Disease heterogeneity and molecular classification of inflammatory palmoplantar diseases

• Published in: Journal of allergy and clinical immunology Vol. 154; no. 5; pp. 1204 - 1215.e9
• Main Authors: van Straalen, Kelsey R., Kirma, Joseph, Yee, Christine M., Bugada, Luke F., Rizvi, Syed M., Wen, Fei, Wasikowski, Rachael, Fox, Jennifer, Do, Tran H., Schuler, Charles F., Xing, Enze, MacLeod, Amanda S., Harms, Paul W., Berthier, Celine C., Kahlenberg, J. Michelle, Leung, Monica W.L., Tsoi, Lam C., Gudjonsson, Johann E.
• Format: Journal Article
• Language: English
• Published: United States Elsevier Inc 01.11.2024
• Subjects: Adult; Aged; bulk RNA sequencing; Cytokines - genetics; Cytokines - immunology; dyshidrotic eczema; Eczema - classification; Eczema - genetics; Eczema - immunology; Female; Humans; Male; Middle Aged; molecular classification; palmoplantar psoriasis; Palmoplantar pustulosis; Psoriasis - classification; Psoriasis - genetics; Psoriasis - immunology; RNA-Seq; Skin - immunology; Skin - pathology; Transcriptome; transcriptomics; CXCL; dyshidrotic eczema; Palmoplantar pustulosis; DEG; GO; MHC; bulk RNA sequencing; palmoplantar psoriasis; CCL; molecular classification; MMP; PPP; RNA-Seq; FDR; transcriptomics; DPE; palmPP; FC
• ISSN: 0091-6749; 1097-6825; 1097-6825
• DOI: 10.1016/j.jaci.2024.07.017

[Display omitted] Palmoplantar pustulosis (PPP) is an inflammatory disease characterized by relapsing eruptions of neutrophil-filled, sterile pustules on the palms and soles that can be clinically difficult to differentiate from non–pustular palmoplantar psoriasis (palmPP) and dyshidrotic palmoplantar eczema (DPE).
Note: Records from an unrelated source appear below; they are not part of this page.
<file path="config.mk">
export PLATFORM = sky130hd
export DESIGN_NAME = slcfg_top
export DESIGN_NICKNAME = d
export VERILOG_FILES = /design/src/common/slcfg_pkg.sv /design/src/rtl/slcfg_fifo.sv /design/src/rtl/slcfg_prbs.sv /design/src/rtl/slcfg_top.sv
export SDC_FILE = /design/constraint.sdc
export NUM_CORES = 1
export LEC_CHECK = 0
export ABC_AREA = 1
export BUFFER_PORTS_ARGS = -buffer_cell sky130_fd_sc_hd__buf_2
export CORE_ASPECT_RATIO = 1.1
export CORE_MARGIN = 4
export CORE_UTILIZATION = 50
export CTS_CLUSTER_SIZE = 14
export DETAILED_ROUTE_END_ITERATION = 8
export GPL_ROUTABILITY_DRIVEN = 0
export PLACE_DENSITY = 0.7
export SYNTH_ARGS = -nofsm -noshare
export SYNTH_HDL_FRONTEND = slang
export SYNTH_SLANG_ARGS = --single-unit
</file>
<file path="constraint.sdc">
create_clock -name clk -period 8.5 [get_ports clk]
set_input_delay 1.275 -clock clk [delete_from_list [all_inputs] [get_ports clk]]
set_output_delay 1.275 -clock clk [all_outputs]
set_load 0.02 [all_outputs]
</file>
<file path="src/common/slcfg_pkg.sv">
// Summary of operation
// - Pattern select zero sends normal sample data, and zero is its reset value.
// - Pattern code 8 repeats the lane alignment sequence and code 9 sends modified RPAT.
// - Pattern codes 10 and 11 hold the serial outputs low; codes 12 to 15 are reserved.
// - The eight-bit identifier goes out in the second multiframe of the alignment sequence.
// - Link A sends the identifier and link B sends the identifier plus one.
// - The identifier's lowest bit is ignored and reads back as zero.
// - End-of-frame select 0, 1, 2 picks K28.7, K28.1, K28.5; code 3 is reserved.
// - The end-of-frame character replaces a frame's last octet only when conditions allow.
// - With the link disabled, counters stay in reset and serializers are off and gated.
package slcfg_pkg;

   ////////////////////////////////////////////////////////////////////////////////
   // bus and register map
   localparam int AXI_AW = 12;
   localparam logic [9:0] IDX_LINK_CTRL = 10'h200;
   localparam logic [9:0] IDX_TEST_PAT = 10'h205;
   localparam logic [9:0] IDX_DEV_ID = 10'h206;
   localparam logic [9:0] IDX_FRAME_CHAR = 10'h207;
   localparam logic [9:0] IDX_LINK_STAT = 10'h20F;
   localparam logic [1:0] RESP_OKAY = 2'h0;
   localparam logic [1:0] RESP_SLVERR = 2'h2;

   // reset values and field positions
   localparam logic [7:0] RST_TEST_PAT = 8'h00;
   localparam logic [7:0] RST_DEV_ID = 8'h00;
   localparam logic [7:0] RST_FRAME_CHAR = 8'h00;
   localparam logic RST_LINK_EN = 1'h0;
   localparam int CTRL_EN_BIT = 0;
   localparam logic [7:0] DID_KEEP_MASK = 8'hFE;
   localparam int STAT_STATE_LSB = 1;
   localparam int STAT_LEVEL_LSB = 4;

   ////////////////////////////////////////////////////////////////////////////////
   // pattern and end-of-frame codes
   localparam logic [3:0] TP_NORMAL = 4'h0;
   localparam logic [3:0] TP_PRBS7 = 4'h1;
   localparam logic [3:0] TP_PRBS15 = 4'h2;
   localparam logic [3:0] TP_PRBS23 = 4'h3;
   localparam logic [3:0] TP_RAMP = 4'h4;
   localparam logic [3:0] TP_TRANSPORT = 4'h5;
   localparam logic [3:0] TP_D21_5 = 4'h6;
   localparam logic [3:0] TP_K28_5 = 4'h7;
   localparam logic [3:0] TP_REP_ILA = 4'h8;
   localparam logic [3:0] TP_RPAT = 4'h9;
   localparam logic [3:0] TP_LOW_A = 4'hA;
   localparam logic [3:0] TP_LOW_B = 4'hB;
   localparam logic [1:0] FC_K28_7 = 2'h0;
   localparam logic [1:0] FC_K28_1 = 2'h1;
   localparam logic [1:0] FC_K28_5 = 2'h2;

   // 8b/10b character values before encoding
   localparam logic [7:0] CH_K28_0 = 8'h1C;
   localparam logic [7:0] CH_K28_1 = 8'h3C;
   localparam logic [7:0] CH_K28_3 = 8'h7C;
   localparam logic [7:0] CH_K28_4 = 8'h9C;
   localparam logic [7:0] CH_K28_5 = 8'hBC;
   localparam logic [7:0] CH_K28_7 = 8'hFC;
   localparam logic [7:0] CH_D21_5 = 8'hB5;

   // repeating data sequence of the modified random pattern
   localparam int RPAT_LEN = 4;
   localparam logic [7:0] RPAT_TAB [RPAT_LEN] = '{8'hBE, 8'hD7, 8'h23, 8'h47};

   // alignment sequence shape
   localparam logic [1:0] ILA_MF_LAST = 2'h3;
   localparam logic [1:0] ILA_MF_ID = 2'h1;
   localparam int ILA_OCT_Q = 1;
   localparam int ILA_OCT_ID = 2;

   ////////////////////////////////////////////////////////////////////////////////
   // types
   typedef enum logic [2:0] {
      ST_OFF = 3'b001,
      ST_ILA = 3'b010,
      ST_RUN = 3'b100
   } slcfg_state_t;

   typedef struct packed {
      logic k;
      logic [7:0] d;
   } slcfg_sym_t;

endpackage

</file>
<file path="src/rtl/slcfg_fifo.sv">
`timescale 1ns/1ps
module slcfg_fifo #(
   parameter int WIDTH = 16,
   parameter int DEPTH = 8
) (
   input wire logic clk,
   input wire logic nrst,
   input wire logic [WIDTH-1:0] in_data,
   input wire logic in_valid,
   output logic in_ready,
   output logic [WIDTH-1:0] out_data,
   output logic out_valid,
   input wire logic out_ready,
   output logic [$clog2(DEPTH):0] level
);
   localparam int AW = $clog2(DEPTH);

   logic [WIDTH-1:0] mem_r [DEPTH];
   logic [AW:0] wp_r;
   logic [AW:0] rp_r;
   logic push;
   logic pop;

   // full when pointers differ only in the wrap bit
   assign level = wp_r - rp_r;
   assign in_ready = (level != (AW+1)'(DEPTH));
   assign out_valid = (wp_r != rp_r);
   assign push = in_valid && in_ready;
   assign pop = out_valid && out_ready;
   assign out_data = mem_r[rp_r[AW-1:0]];

   // storage
   always_ff @(posedge clk) begin
      if (push) begin
         mem_r[wp_r[AW-1:0]] <= in_data;
      end
   end

   // pointers
   always_ff @(posedge clk or negedge nrst) begin
      if (!nrst) begin
         wp_r <= '0;
         rp_r <= '0;
      end else begin
         if (push) begin
            wp_r <= wp_r + 1'b1;
         end
         if (pop) begin
            rp_r <= rp_r + 1'b1;
         end
      end
   end
endmodule

</file>
<file path="src/rtl/slcfg_prbs.sv">
`timescale 1ns/1ps
module slcfg_prbs #(
   parameter int ORDER = 7,
   parameter int TAP = 6
) (
   input wire logic clk,
   input wire logic nrst,
   input wire logic clr,
   output logic [7:0] byte_r
);
   logic [ORDER-1:0] sh_r;
   logic [ORDER-1:0] sh_nxt;
   logic [7:0] byte_nxt;
   logic fb;

   // eight steps of x^ORDER + x^TAP + 1 per clock, first bit in msb
   always_comb begin
      sh_nxt = sh_r;
      byte_nxt = '0;
      fb = 1'b0;
      for (int b = 7; b >= 0; b--) begin
         fb = sh_nxt[ORDER-1] ^ sh_nxt[TAP-1];
         sh_nxt = {sh_nxt[ORDER-2:0], fb};
         byte_nxt[b] = fb;
      end
   end

   // seed all ones while cleared
   always_ff @(posedge clk or negedge nrst) begin
      if (!nrst) begin
         sh_r <= '1;
         byte_r <= '0;
      end else if (clr) begin
         sh_r <= '1;
         byte_r <= '0;
      end else begin
         sh_r <= sh_nxt;
         byte_r <= byte_nxt;
      end
   end
endmodule

</file>
<file path="src/rtl/slcfg_top.sv">
// Decided for this implementation: the AXI4-Lite interface to the registers.
`timescale 1ns/1ps
module slcfg_top #(
   parameter int FRAME_OCTETS = 2,
   parameter int FRAMES_PER_MF = 32,
   parameter int FIFO_DEPTH = 8,
   parameter int NUM_LINKS = 2
) (
   input wire logic clk,
   input wire logic nrst,
   // axi4-lite slave
   input wire logic [slcfg_pkg::AXI_AW-1:0] s_axi_awaddr,
   input wire logic [2:0] s_axi_awprot,
   input wire logic s_axi_awvalid,
   output logic s_axi_awready,
   input wire logic [31:0] s_axi_wdata,
   input wire logic [3:0] s_axi_wstrb,
   input wire logic s_axi_wvalid,
   output logic s_axi_wready,
   output logic [1:0] s_axi_bresp,
   output logic s_axi_bvalid,
   input wire logic s_axi_bready,
   input wire logic [slcfg_pkg::AXI_AW-1:0] s_axi_araddr,
   input wire logic [2:0] s_axi_arprot,
   input wire logic s_axi_arvalid,
   output logic s_axi_arready,
   output logic [31:0] s_axi_rdata,
   output logic [1:0] s_axi_rresp,
   output logic s_axi_rvalid,
   input wire logic s_axi_rready,
   // sample stream, one octet per link per word
   input wire logic [8*NUM_LINKS-1:0] smp_data,
   input wire logic smp_valid,
   output logic smp_ready,
   // lane symbols and serializer control
   output slcfg_pkg::slcfg_sym_t lane_sym_r [NUM_LINKS],
   output logic lane_hold_low_r,
   output logic ser_pwrdn_r,
   output logic ser_clk_en_r,
   output logic lmfc_rst_r
);
   import slcfg_pkg::*;

   localparam int MF_OCT = FRAME_OCTETS * FRAMES_PER_MF;
   localparam int OW = $clog2(MF_OCT);
   localparam int FW = (FRAME_OCTETS > 1) ? $clog2(FRAME_OCTETS) : 1;
   localparam int LW = $clog2(FIFO_DEPTH) + 1;
   localparam int RW = $clog2(RPAT_LEN);

   ////////////////////////////////////////////////////////////////////////////////
   // declarations
   logic link_en_r;
   logic [7:0] test_pat_r;
   logic [7:0] dev_id_r;
   logic [7:0] frame_char_r;
   logic aw_got_r;
   logic w_got_r;
   logic [9:0] wr_idx_r;
   logic [31:0] wr_data_r;
   logic wr_lane0_r;
   logic [31:0] rd_mux;
   logic rd_hit;
   logic wr_hit;
   slcfg_state_t state_r;
   slcfg_state_t state_nxt;
   logic [OW-1:0] oct_r;
   logic [FW-1:0] fr_r;
   logic [1:0] mf_r;
   logic [7:0] ramp_r;
   logic [RW-1:0] rpat_r;
   logic [7:0] prev_last_r [NUM_LINKS];
   logic [3:0] tp_eff;
   logic [7:0] eof_char;
   logic oct_last;
   logic fr_last;
   logic pat_normal;
   logic [8*NUM_LINKS-1:0] fifo_data;
   logic fifo_valid;
   logic fifo_pop;
   logic [LW-1:0] fifo_level;
   logic [7:0] prbs_byte [3];
   slcfg_sym_t sym_nxt [NUM_LINKS];
   slcfg_sym_t ila_sym [NUM_LINKS];
   logic [7:0] smp_byte [NUM_LINKS];

   ////////////////////////////////////////////////////////////////////////////////
   // axi4-lite write path: address and data taken in either order
   assign s_axi_awready = !aw_got_r && !s_axi_bvalid;
   assign s_axi_wready = !w_got_r && !s_axi_bvalid;
   assign wr_hit = (wr_idx_r == IDX_LINK_CTRL) || (wr_idx_r == IDX_TEST_PAT) ||
                   (wr_idx_r == IDX_DEV_ID) || (wr_idx_r == IDX_FRAME_CHAR);

   always_ff @(posedge clk or negedge nrst) begin
      if (!nrst) begin
         aw_got_r <= 1'b0;
         w_got_r <= 1'b0;
         wr_idx_r <= '0;
         wr_data_r <= '0;
         wr_lane0_r <= 1'b0;
         s_axi_bvalid <= 1'b0;
         s_axi_bresp <= RESP_OKAY;
      end else begin
         if (s_axi_awvalid && s_axi_awready) begin
            aw_got_r <= 1'b1;
            wr_idx_r <= s_axi_awaddr[AXI_AW-1:2];
         end
         if (s_axi_wvalid && s_axi_wready) begin
            w_got_r <= 1'b1;
            wr_data_r <= s_axi_wdata;
            wr_lane0_r <= s_axi_wstrb[0];
         end
         if (aw_got_r && w_got_r && !s_axi_bvalid) begin
            s_axi_bvalid <= 1'b1;
            s_axi_bresp <= wr_hit ? RESP_OKAY : RESP_SLVERR;
            aw_got_r <= 1'b0;
            w_got_r <= 1'b0;
         end
         if (s_axi_bvalid && s_axi_bready) begin
            s_axi_bvalid <= 1'b0;
         end
      end
   end

   // register stores, low byte lane only
   always_ff @(posedge clk or negedge nrst) begin
      if (!nrst) begin
         link_en_r <= RST_LINK_EN;
         test_pat_r <= RST_TEST_PAT;
         dev_id_r <= RST_DEV_ID;
         frame_char_r <= RST_FRAME_CHAR;
      end else if (aw_got_r && w_got_r && !s_axi_bvalid && wr_lane0_r) begin
         // settings are expected to change only with the link disabled
         unique case (wr_idx_r)
            IDX_LINK_CTRL: link_en_r <= wr_data_r[CTRL_EN_BIT];
            IDX_TEST_PAT: test_pat_r <= wr_data_r[7:0];
            IDX_DEV_ID: dev_id_r <= wr_data_r[7:0] & DID_KEEP_MASK;
            IDX_FRAME_CHAR: frame_char_r <= wr_data_r[7:0];
            default: ;
         endcase
      end
   end

   ////////////////////////////////////////////////////////////////////////////////
   // axi4-lite read path
   always_comb begin
      rd_mux = '0;
      rd_hit = 1'b1;
      unique case (s_axi_araddr[AXI_AW-1:2])
         IDX_LINK_CTRL: rd_mux[CTRL_EN_BIT] = link_en_r;
         IDX_TEST_PAT: rd_mux[7:0] = test_pat_r;
         IDX_DEV_ID: rd_mux[7:0] = dev_id_r;
         IDX_FRAME_CHAR: rd_mux[7:0] = frame_char_r;
         IDX_LINK_STAT: begin
            rd_mux[STAT_STATE_LSB +: 3] = state_r;
            rd_mux[STAT_LEVEL_LSB +: LW] = fifo_level;
         end
         default: rd_hit = 1'b0;
      endcase
   end

   assign s_axi_arready = !s_axi_rvalid;

   always_ff @(posedge clk or negedge nrst) begin
      if (!nrst) begin
         s_axi_rvalid <= 1'b0;
         s_axi_rdata <= '0;
         s_axi_rresp <= RESP_OKAY;
      end else if (s_axi_arvalid && s_axi_arready) begin
         s_axi_rvalid <= 1'b1;
         s_axi_rdata <= rd_mux;
         s_axi_rresp <= rd_hit ? RESP_OKAY : RESP_SLVERR;
      end else if (s_axi_rvalid && s_axi_rready) begin
         s_axi_rvalid <= 1'b0;
      end
   end

   ////////////////////////////////////////////////////////////////////////////////
   // setting decode
   // reserved codes fall back to zero
   assign tp_eff = (test_pat_r[3:0] > TP_LOW_B) ? TP_NORMAL : test_pat_r[3:0];
   assign pat_normal = (tp_eff == TP_NORMAL);

   always_comb begin
      unique case (frame_char_r[1:0])
         FC_K28_1: eof_char = CH_K28_1;
         FC_K28_5: eof_char = CH_K28_5;
         default: eof_char = CH_K28_7;
      endcase
   end

   ////////////////////////////////////////////////////////////////////////////////
   // link sequencing
   assign oct_last = (oct_r == OW'(MF_OCT - 1));
   assign fr_last = (fr_r == FW'(FRAME_OCTETS - 1));

   always_comb begin
      state_nxt = state_r;
      unique case (state_r)
         ST_OFF: if (link_en_r) state_nxt = pat_normal ? ST_ILA : ST_RUN;
         ST_ILA: if (oct_last && mf_r == ILA_MF_LAST) state_nxt = ST_RUN;
         ST_RUN: ;
      endcase
      if (!link_en_r) begin
         state_nxt = ST_OFF;
      end
   end

   always_ff @(posedge clk or negedge nrst) begin
      if (!nrst) begin
         state_r <= ST_OFF;
      end else begin
         state_r <= state_nxt;
      end
   end

   // frame and multiframe counters cleared while disabled
   always_ff @(posedge clk or negedge nrst) begin
      if (!nrst) begin
         oct_r <= '0;
         fr_r <= '0;
         mf_r <= '0;
         ramp_r <= '0;
         rpat_r <= '0;
      end else if (state_r == ST_OFF) begin
         oct_r <= '0;
         fr_r <= '0;
         mf_r <= '0;
         ramp_r <= '0;
         rpat_r <= '0;
      end else begin
         oct_r <= oct_last ? '0 : oct_r + 1'b1;
         fr_r <= fr_last ? '0 : fr_r + 1'b1;
         if (oct_last) begin
            mf_r <= mf_r + 1'b1;
         end
         ramp_r <= ramp_r + 1'b1;
         rpat_r <= (rpat_r == RW'(RPAT_LEN - 1)) ? '0 : rpat_r + 1'b1;
      end
   end

   // serializers off and clock gated while disabled
   always_ff @(posedge clk or negedge nrst) begin
      if (!nrst) begin
         ser_pwrdn_r <= 1'b1;
         ser_clk_en_r <= 1'b0;
         lmfc_rst_r <= 1'b1;
         lane_hold_low_r <= 1'b0;
      end else begin
         ser_pwrdn_r <= !link_en_r;
         ser_clk_en_r <= link_en_r;
         lmfc_rst_r <= !link_en_r;
         lane_hold_low_r <= link_en_r && (tp_eff == TP_LOW_A || tp_eff == TP_LOW_B);
      end
   end

   ////////////////////////////////////////////////////////////////////////////////
   // sample buffer, drained only while normal data is sent
   assign fifo_pop = (state_r == ST_RUN) && pat_normal;

   slcfg_fifo #(.WIDTH(8 * NUM_LINKS), .DEPTH(FIFO_DEPTH)) u_fifo (
      .clk(clk),
      .nrst(nrst),
      .in_data(smp_data),
      .in_valid(smp_valid),
      .in_ready(smp_ready),
      .out_data(fifo_data),
      .out_valid(fifo_valid),
      .out_ready(fifo_pop),
      .level(fifo_level)
   );

   // pseudo-random generators of order 7, 15, 23
   slcfg_prbs #(.ORDER(7), .TAP(6)) u_prbs7 (
      .clk(clk), .nrst(nrst), .clr(state_r == ST_OFF), .byte_r(prbs_byte[0]));
   slcfg_prbs #(.ORDER(15), .TAP(14)) u_prbs15 (
      .clk(clk), .nrst(nrst), .clr(state_r == ST_OFF), .byte_r(prbs_byte[1]));
   slcfg_prbs #(.ORDER(23), .TAP(18)) u_prbs23 (
      .clk(clk), .nrst(nrst), .clr(state_r == ST_OFF), .byte_r(prbs_byte[2]));

   ////////////////////////////////////////////////////////////////////////////////
   // per-lane symbol selection
   always_comb begin
      for (int i = 0; i < NUM_LINKS; i++) begin
         smp_byte[i] = fifo_valid ? fifo_data[8*i +: 8] : 8'h00;
         // alignment sequence: R at start, A at end, Q then identifier in mf 1
         ila_sym[i] = '{k: 1'b0, d: 8'(oct_r)};
         if (oct_r == '0) begin
            ila_sym[i] = '{k: 1'b1, d: CH_K28_0};
         end else if (oct_last) begin
            ila_sym[i] = '{k: 1'b1, d: CH_K28_3};
         end else if (mf_r == ILA_MF_ID && oct_r == OW'(ILA_OCT_Q)) begin
            ila_sym[i] = '{k: 1'b1, d: CH_K28_4};
         end else if (mf_r == ILA_MF_ID && oct_r == OW'(ILA_OCT_ID)) begin
            ila_sym[i] = '{k: 1'b0, d: dev_id_r + 8'(i)};
         end
         sym_nxt[i] = '{k: 1'b0, d: 8'h00};
         if (state_r == ST_ILA) begin
            sym_nxt[i] = ila_sym[i];
         end else if (state_r == ST_RUN) begin
            unique case (tp_eff)
               TP_PRBS7: sym_nxt[i].d = prbs_byte[0];
               TP_PRBS15: sym_nxt[i].d = prbs_byte[1];
               TP_PRBS23: sym_nxt[i].d = prbs_byte[2];
               TP_RAMP: sym_nxt[i].d = ramp_r;
               TP_TRANSPORT: sym_nxt[i].d = {1'b0, 1'(i), 6'(oct_r)};
               TP_D21_5: sym_nxt[i].d = CH_D21_5;
               TP_K28_5: sym_nxt[i] = '{k: 1'b1, d: CH_K28_5};
               // repeated alignment and modified random pattern
               TP_REP_ILA: sym_nxt[i] = ila_sym[i];
               TP_RPAT: sym_nxt[i].d = RPAT_TAB[rpat_r];
               TP_LOW_A, TP_LOW_B: sym_nxt[i] = '{k: 1'b0, d: 8'h00};
               default: begin
                  sym_nxt[i].d = smp_byte[i];
                  // substitute only when the frame end repeats
                  if (fr_last && smp_byte[i] == prev_last_r[i]) begin
                     sym_nxt[i] = '{k: 1'b1, d: eof_char};
                  end
               end
            endcase
         end
      end
   end

   // lane output and last-octet history
   always_ff @(posedge clk or negedge nrst) begin
      if (!nrst) begin
         for (int i = 0; i < NUM_LINKS; i++) begin
            lane_sym_r[i] <= '0;
            prev_last_r[i] <= '0;
         end
      end else begin
         for (int i = 0; i < NUM_LINKS; i++) begin
            lane_sym_r[i] <= sym_nxt[i];
            if (state_r != ST_RUN) begin
               prev_last_r[i] <= '0;
            end else if (fr_last) begin
               prev_last_r[i] <= smp_byte[i];
            end
         end
      end
   end
endmodule

</file>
We sought to identify overlapping and unique PPP, palmPP, and DPE drivers to provide molecular insight into their pathogenesis. We performed bulk RNA sequencing of lesional PPP (n = 33), palmPP (n = 5), and DPE (n = 28) samples, as well as 5 healthy nonacral and 10 healthy acral skin samples. Acral skin showed a unique immune environment, likely contributing to a unique niche for palmoplantar inflammatory diseases. Compared to healthy acral skin, PPP, palmPP, and DPE displayed a broad overlapping transcriptomic signature characterized by shared upregulation of proinflammatory cytokines (TNF, IL-36), chemokines, and T-cell–associated genes, along with unique disease features of each disease state, including enriched neutrophil processes in PPP and to a lesser extent in palmPP, and lipid antigen processing in DPE. Strikingly, unsupervised clustering and trajectory analyses demonstrated divergent inflammatory profiles within the 3 disease states. These identified putative key upstream immunologic switches, including eicosanoids, interferon responses, and neutrophil degranulation, contributing to disease heterogeneity. A molecular overlap exists between different inflammatory palmoplantar diseases that supersedes clinical and histologic assessment. This highlights the heterogeneity within each condition, suggesting limitations of current disease classification and the need to move toward a molecular classification of inflammatory acral diseases.